From its “grey box-like” appearance and eye-popping price tag to protracted construction delays, Norway’s new National Museum has kept the critics busy.
Located on Oslo’s western waterfront, the £500m museum will be the biggest in the Nordic region when it opens on 11 June. Yet its director, Karin Hindsbo, has felt sufficiently contrite to apologise for extensive delays that kept renowned artworks such as Edvard Munch’s most famous version of The Scream out of public view for years.
“That we have not met the audience’s expectations in recent years, I’m sorry,” she wrote in 2020.
As the finishing touches are made before its grand opening (an entrance fee is yet to be decided upon, for example) Hindsbo now thinks things are coming together at a timely moment.
It is a museum on an epic scale. Across 13,000 sq metres of exhibition space there will be 5,000 works on show at the site off Oslo’s Rådhusplassen, making it bigger than Amsterdam’s Rijksmuseum or the Guggenheim in Bilbao. Hindsbo says people will have choices and be offered guidance according to the time and interests that they have.
“But I would also say that maybe these days, when things have a tendency to move really really fast, I don’t think it is a bad thing to provide a space that one can stay in for many hours,” she says. “Maybe it is not so bad to get lost in art these days.”
The concept of the museum came together in the mid-2000s, but the wisdom of the Norwegian parliament’s decision in 2013 to combine the collections of four existing museums including the highly popular National Gallery has been hotly debated at every turn.

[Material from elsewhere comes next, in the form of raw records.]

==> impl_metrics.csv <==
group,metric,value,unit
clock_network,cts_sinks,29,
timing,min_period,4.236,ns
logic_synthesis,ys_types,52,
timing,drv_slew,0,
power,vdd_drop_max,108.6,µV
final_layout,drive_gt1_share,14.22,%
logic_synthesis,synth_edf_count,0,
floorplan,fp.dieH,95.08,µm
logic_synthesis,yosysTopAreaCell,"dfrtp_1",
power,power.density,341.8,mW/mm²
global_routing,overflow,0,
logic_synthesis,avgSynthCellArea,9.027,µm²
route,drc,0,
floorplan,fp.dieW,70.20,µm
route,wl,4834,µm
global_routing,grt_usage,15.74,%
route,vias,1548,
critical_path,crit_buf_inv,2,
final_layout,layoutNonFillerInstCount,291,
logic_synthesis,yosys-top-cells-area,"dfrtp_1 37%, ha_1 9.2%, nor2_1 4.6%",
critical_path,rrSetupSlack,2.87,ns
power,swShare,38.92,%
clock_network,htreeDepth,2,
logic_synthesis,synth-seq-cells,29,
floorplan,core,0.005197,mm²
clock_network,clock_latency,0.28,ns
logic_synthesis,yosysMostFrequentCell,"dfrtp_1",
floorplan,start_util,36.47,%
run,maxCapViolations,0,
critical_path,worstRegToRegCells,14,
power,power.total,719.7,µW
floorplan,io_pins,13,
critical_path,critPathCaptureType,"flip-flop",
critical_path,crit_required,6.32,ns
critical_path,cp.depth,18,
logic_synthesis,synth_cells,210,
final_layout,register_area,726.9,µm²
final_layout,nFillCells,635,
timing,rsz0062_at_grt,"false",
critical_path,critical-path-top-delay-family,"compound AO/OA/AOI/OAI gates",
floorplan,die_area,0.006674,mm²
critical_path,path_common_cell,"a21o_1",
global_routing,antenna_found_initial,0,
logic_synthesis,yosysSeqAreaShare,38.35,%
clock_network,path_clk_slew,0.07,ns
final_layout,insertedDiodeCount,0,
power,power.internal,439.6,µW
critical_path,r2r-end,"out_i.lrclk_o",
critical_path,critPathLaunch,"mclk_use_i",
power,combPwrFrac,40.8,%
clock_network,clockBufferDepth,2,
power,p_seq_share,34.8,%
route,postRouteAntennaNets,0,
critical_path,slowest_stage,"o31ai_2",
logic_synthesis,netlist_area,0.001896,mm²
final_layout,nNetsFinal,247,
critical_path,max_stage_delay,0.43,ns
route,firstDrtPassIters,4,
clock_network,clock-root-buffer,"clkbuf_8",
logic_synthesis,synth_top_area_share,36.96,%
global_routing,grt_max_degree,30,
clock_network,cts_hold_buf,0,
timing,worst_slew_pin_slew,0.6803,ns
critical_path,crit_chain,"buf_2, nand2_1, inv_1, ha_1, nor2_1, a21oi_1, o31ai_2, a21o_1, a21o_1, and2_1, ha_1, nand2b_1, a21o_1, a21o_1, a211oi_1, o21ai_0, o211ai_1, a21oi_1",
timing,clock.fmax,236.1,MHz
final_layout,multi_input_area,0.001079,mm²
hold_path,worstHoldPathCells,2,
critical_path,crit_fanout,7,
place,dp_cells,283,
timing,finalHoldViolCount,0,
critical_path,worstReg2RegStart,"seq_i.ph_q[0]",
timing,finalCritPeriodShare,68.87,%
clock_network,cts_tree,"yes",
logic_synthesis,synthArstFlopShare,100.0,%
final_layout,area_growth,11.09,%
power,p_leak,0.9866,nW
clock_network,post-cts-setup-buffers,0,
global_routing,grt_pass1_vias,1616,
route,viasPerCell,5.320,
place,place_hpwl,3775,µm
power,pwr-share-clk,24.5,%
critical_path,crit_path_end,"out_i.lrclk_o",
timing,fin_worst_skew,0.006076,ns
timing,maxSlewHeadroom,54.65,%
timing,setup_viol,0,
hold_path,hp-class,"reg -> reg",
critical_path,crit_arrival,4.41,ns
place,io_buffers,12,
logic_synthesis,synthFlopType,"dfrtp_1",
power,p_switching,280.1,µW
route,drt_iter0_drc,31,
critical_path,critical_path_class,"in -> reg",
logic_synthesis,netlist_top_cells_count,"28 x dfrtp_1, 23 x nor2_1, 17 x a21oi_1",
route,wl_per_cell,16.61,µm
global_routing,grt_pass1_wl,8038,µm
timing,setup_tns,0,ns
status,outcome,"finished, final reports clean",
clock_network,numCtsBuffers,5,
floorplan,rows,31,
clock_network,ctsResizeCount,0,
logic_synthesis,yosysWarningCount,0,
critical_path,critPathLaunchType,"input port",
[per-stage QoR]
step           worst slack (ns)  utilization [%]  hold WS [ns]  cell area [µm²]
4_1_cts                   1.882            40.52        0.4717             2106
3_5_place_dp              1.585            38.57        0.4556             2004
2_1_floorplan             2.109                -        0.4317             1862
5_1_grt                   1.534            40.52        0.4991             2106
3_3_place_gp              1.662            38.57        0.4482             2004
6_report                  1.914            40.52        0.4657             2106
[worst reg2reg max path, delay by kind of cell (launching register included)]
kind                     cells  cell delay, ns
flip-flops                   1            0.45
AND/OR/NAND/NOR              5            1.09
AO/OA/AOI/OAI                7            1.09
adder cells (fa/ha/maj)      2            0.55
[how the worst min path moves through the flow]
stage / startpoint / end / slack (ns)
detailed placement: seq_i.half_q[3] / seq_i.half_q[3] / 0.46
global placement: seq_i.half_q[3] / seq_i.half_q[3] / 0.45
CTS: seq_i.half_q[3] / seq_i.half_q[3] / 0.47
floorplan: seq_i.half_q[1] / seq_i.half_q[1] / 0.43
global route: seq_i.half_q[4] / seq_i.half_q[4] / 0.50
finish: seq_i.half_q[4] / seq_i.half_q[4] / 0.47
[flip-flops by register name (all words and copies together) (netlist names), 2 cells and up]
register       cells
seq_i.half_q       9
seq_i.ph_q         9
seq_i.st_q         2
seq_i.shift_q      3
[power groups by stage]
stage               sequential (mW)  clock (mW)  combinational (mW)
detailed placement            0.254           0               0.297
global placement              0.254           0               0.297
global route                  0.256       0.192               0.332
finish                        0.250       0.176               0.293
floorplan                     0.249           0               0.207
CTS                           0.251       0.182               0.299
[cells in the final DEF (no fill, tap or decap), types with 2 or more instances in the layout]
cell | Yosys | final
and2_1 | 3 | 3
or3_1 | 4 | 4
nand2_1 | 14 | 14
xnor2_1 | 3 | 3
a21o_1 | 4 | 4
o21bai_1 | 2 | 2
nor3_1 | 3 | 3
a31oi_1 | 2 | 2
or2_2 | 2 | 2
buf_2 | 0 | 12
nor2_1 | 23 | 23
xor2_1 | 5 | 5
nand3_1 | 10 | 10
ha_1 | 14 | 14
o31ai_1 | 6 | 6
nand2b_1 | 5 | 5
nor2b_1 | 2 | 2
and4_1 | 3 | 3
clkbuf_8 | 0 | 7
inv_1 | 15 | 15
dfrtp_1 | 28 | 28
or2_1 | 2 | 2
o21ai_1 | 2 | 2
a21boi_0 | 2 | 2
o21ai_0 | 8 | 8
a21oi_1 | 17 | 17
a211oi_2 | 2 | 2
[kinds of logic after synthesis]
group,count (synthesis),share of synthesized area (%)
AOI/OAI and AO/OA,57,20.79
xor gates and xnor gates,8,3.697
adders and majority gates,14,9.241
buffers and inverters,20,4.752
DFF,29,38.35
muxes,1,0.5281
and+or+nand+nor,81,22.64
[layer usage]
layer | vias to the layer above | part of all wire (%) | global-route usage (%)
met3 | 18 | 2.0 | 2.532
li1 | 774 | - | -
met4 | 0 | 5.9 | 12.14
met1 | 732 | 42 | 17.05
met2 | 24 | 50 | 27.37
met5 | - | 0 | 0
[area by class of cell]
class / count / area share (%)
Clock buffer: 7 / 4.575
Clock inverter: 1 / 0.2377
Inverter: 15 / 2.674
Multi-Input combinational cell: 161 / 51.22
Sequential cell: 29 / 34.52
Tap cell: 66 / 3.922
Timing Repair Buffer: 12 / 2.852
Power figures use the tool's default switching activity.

Hindsbo says the idea is a good one in that “people will be able to see the whole history of Norwegian cultural heritage and regional cultural inheritance in a global perspective under one roof”, and in conditions that best preserve and show off the pieces.
The range of the National Museum of Art, Architecture and Design, to give its full name, is broad: from the medieval Baldishol tapestry and Chinese imperial porcelain to fashion, Norwegian glass cups of the 18th century and contemporary design and arts and crafts.
The second floor is dominated by the visual arts, from Dutch and Flemish landscape paintings to still lifes from the 17th century and Johan Christian Dahl’s 19th-century landscape masterpieces.
The museum’s Munch Room has some of the Norwegian painter’s most famous works, including one of his four versions of The Scream.
Crowning the building is a 2,400 sq metre Light Hall, visible for miles around at night thanks to 9,000 energy-efficient, adjustable LED lights.
To the critics who complain that that German-Italian architect Klaus Schuwerk has spent a fortune and eight years building what has been panned by some as a slate-covered grey box, Hindsbo says the point is how the works will be looked after and displayed inside.
The building on the former site of a railway station was designed to blend into its neighbourhood, Hindsbo says. “This is not a tall building, it is low. It is low-maintenance but high-quality and the issue of sustainability is important. All the materials are chosen in a 300-year scope, so nothing should be cast aside in 20 years’ time.”
“We should have vines growing on the facade, we have grass on the roof, and you don’t see that yet. And more important is the actual exhibition space, and my humble opinion is that it is a unique exhibition space – such amazing conditions for displaying our collection – and I think the audience will see that and appreciate that once we open.”
Hindsbo is likewise unmoved by those who don’t like the museum’s logo, a capital letter “N” followed by an “a” and an “m” cut in half. Some have suggested that it is an attempt to secure a snazzy acronym, in this case Nam, like MoMA (the Museum of Modern Art) in New York.
“Our logo is a logo and not a name”, says Hindsbo. “I actually think it works really well.”
She is more apologetic about the delays caused by construction complications and then the Covid pandemic, which resulted in some of Norway’s finest pieces of art being out of public view.
“It is not funny for a museum to have closed doors, it is not what we do,” she says.
In response, some of the most significant works that could be moved have been loaned out over the last year.